So when my favorite Milano cookies were on sale, I snagged a bag and couldn't wait to get them home. I dunked one in milk and it was pure bliss. But with the rest of the bag I decided to bake them into one of my favorite treats: brownies! I just split up the brownie batter and layered them in the middle. The result was a soft and chewy concoction of two of my favorite sweet treats! A fudgy, chocolaty brownie and a light and buttery Milano cookie. Enjoy!

Printable Recipe

Ingredients

Makes 9 brownies
  • 2 large eggs 
  • 1/2 cup cocoa powder 
  • 1/2 tsp. salt 
  • 1/2 tsp. baking powder 
  • 1/2 tbsp. vanilla extract 
  • 1 stick unsalted butter 
  • 1 cup semi-sweet chocolate chips 
  • 1 1/4 cups sugar 
  • 3/4 cup all-purpose flour 
  • 14 Milano cookies 

Preheat the oven to 350 degrees F. Lightly grease a 8x8" pan. 

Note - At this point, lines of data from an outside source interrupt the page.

## config.mk

```make
export PLATFORM = sky130hd
export DESIGN_NAME = aec_top
export DESIGN_NICKNAME = d
export VERILOG_FILES = /design/src/aec_pkg.sv /design/src/aec_log_if.sv /design/src/aec_top.sv /design/src/aec_first_err.sv /design/src/aec_hdr_log.sv
export SDC_FILE = /design/constraint.sdc
export NUM_CORES = 1
export LEC_CHECK = 0
export BUFFER_PORTS_ARGS = -buffer_cell sky130_fd_sc_hd__buf_4
export CAP_MARGIN = 20
export CORE_MARGIN = 2
export CORE_UTILIZATION = 47
export CTS_CLUSTER_SIZE = 30
export DETAILED_ROUTE_END_ITERATION = 6
export MAX_ROUTING_LAYER = met4
export PLACE_DENSITY = 0.8
export SYNTH_ARGS = -nofsm -noshare
export SYNTH_HDL_FRONTEND = slang
export SYNTH_SLANG_ARGS = --single-unit
export TNS_END_PERCENT = 30
```

## constraint.sdc

```tcl
create_clock -name core_clk_in -period 4.2 [get_ports core_clk_in]
set_clock_uncertainty 0.1 [all_clocks]
set_input_delay 0.21 -clock core_clk_in [delete_from_list [all_inputs] [get_ports core_clk_in]]
set_output_delay 0.21 -clock core_clk_in [all_outputs]
set_load 0.005 [all_outputs]
```
[src/shared/fmsp_defs.svh]
// Offsets, field positions, load values and counts of the serial port.
// Assumes a 32-bit AXI4-Lite slave with a 4-bit byte address.
`ifndef FMSP_DEFS_SVH
`define FMSP_DEFS_SVH
// Register byte addresses
`define FMSP_ADDR_DATA 4'h0
`define FMSP_ADDR_CTRL 4'h4
`define FMSP_ADDR_RATE 4'h8
// serial_control_reg bit positions
`define FMSP_CTL_MODEH 7
`define FMSP_CTL_MODEL 6
`define FMSP_CTL_MP 5
`define FMSP_CTL_REN 4
`define FMSP_CTL_TB8 3
`define FMSP_CTL_RB8 2
`define FMSP_CTL_TI 1
`define FMSP_CTL_RI 0
// serial_rate_reg bit positions
`define FMSP_RATE_DBL 0
`define FMSP_RATE_TSEL 1
// Machine cycle: twelve oscillator clocks, shift clock low in first half
`define FMSP_MC_LAST 4'hB
`define FMSP_MC_HALF 4'h6
// Divide-by-16 counter last state and majority sample states
`define FMSP_CNT_LAST 4'hF
`define FMSP_SMP_FIRST 4'h7
`define FMSP_SMP_LAST 4'h9
// Receive shift register load values
`define FMSP_RX0_INIT 8'hFE
`define FMSP_RX_INIT 9'h1FF
// Bus answers
`define FMSP_RESP_OKAY 2'h0
`define FMSP_RESP_SLVERR 2'h2
`endif

[src/shared/fmsp_pkg.sv]
// Types of the four-mode serial port: modes, states, carriers.
// Assumes fmsp_defs.svh supplies the numeric constants.
package fmsp_pkg;
	typedef enum logic [1:0] {FMSP_SYNC, FMSP_ASYNC8, FMSP_FIXED9, FMSP_VAR9} fmsp_mode_e;
	typedef enum logic [2:0] {TX_IDLE, TX_WAIT, TX_START, TX_DATA, TX_STOP} fmsp_tx_e;
	typedef enum logic [1:0] {RX_IDLE, RX_LOAD, RX_SHIFT, RX_BIT} fmsp_rx_e;
	typedef struct packed {
		logic awvalid; logic [3:0] awaddr; logic wvalid; logic [31:0] wdata;
		logic [3:0] wstrb; logic bready; logic arvalid; logic [3:0] araddr; logic rready;
	} fmsp_axi_req_s;
	typedef struct packed {
		logic awready; logic wready; logic bvalid; logic [1:0] bresp;
		logic arready; logic rvalid; logic [31:0] rdata; logic [1:0] rresp;
	} fmsp_axi_rsp_s;
	typedef struct packed {
		logic port_three_line_zero_out; logic port_three_line_zero_oe; logic port_three_line_one_out;
	} fmsp_pins_s;
	typedef struct packed {
		fmsp_axi_rsp_s rsp; fmsp_pins_s pins;
		logic aw_have; logic [3:0] awaddr; logic w_have; logic [7:0] wdata; logic wstb;
		logic [7:0] rxbuf; fmsp_mode_e mode; logic mp; logic ren; logic tb8; logic rb8;
		logic ti; logic ri; logic dbl; logic tsel;
		logic [3:0] div12; logic [1:0] presc;
		fmsp_tx_e tx; logic [9:0] tx_sh; logic [3:0] tx_cnt;
		fmsp_rx_e rx; logic [9:0] rx_sh; logic [3:0] rx_cnt; logic [2:0] rx_smp;
		logic rx_first; logic rx_prev; logic rx_meta; logic rx_s;
	} fmsp_state_s;
endpackage
**config.mk**
```make
export PLATFORM = sky130hd
export DESIGN_NAME = fcs_seq
export DESIGN_NICKNAME = d
export VERILOG_FILES = /design/src/pkg/fcs_pkg.sv /design/src/verilog/fcs_seq.sv
export SDC_FILE = /design/constraint.sdc
export NUM_CORES = 1
export LEC_CHECK = 0
export ABC_AREA = 1
export BUFFER_PORTS_ARGS = -buffer_cell sky130_fd_sc_hd__clkbuf_2
export CAP_MARGIN = 20
export CORE_MARGIN = 8
export CORE_UTILIZATION = 40
export DETAILED_ROUTE_END_ITERATION = 6
export PLACE_DENSITY = 0.69
export SETUP_SLACK_MARGIN = 0.1
export SYNTH_ARGS = -nofsm -noshare
export SYNTH_HDL_FRONTEND = slang
export SYNTH_SLANG_ARGS = --single-unit
```
**constraint.sdc**
```tcl
create_clock -name mclk -period 2.7 [get_ports mclk]
set_input_delay 0.27 -clock mclk [delete_from_list [all_inputs] [get_ports mclk]]
set_output_delay 0.27 -clock mclk [all_outputs]
set_load 0.01 [all_outputs]
```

Crack the eggs into a bowl, and beat them with the cocoa, salt, baking powder and vanilla until smooth.

In a saucepan set over low heat, melt the butter. Add chocolate chips and stir until melted. Add sugar and stir until combined. Remove from heat.

Add the butter mixture to the cocoa mixture and stir. Add the flour, 1/4 cup at a time, and mix until just combined.

Spoon half of the brownie batter into the prepared pan. Place the Milano cookies on top of the batter in an even layer. Top with remaining brownie batter.

Bake the brownies for about 25-28 minutes, until a toothpick comes out clean. Remove them from the oven and cool on a rack before cutting into 9 bars.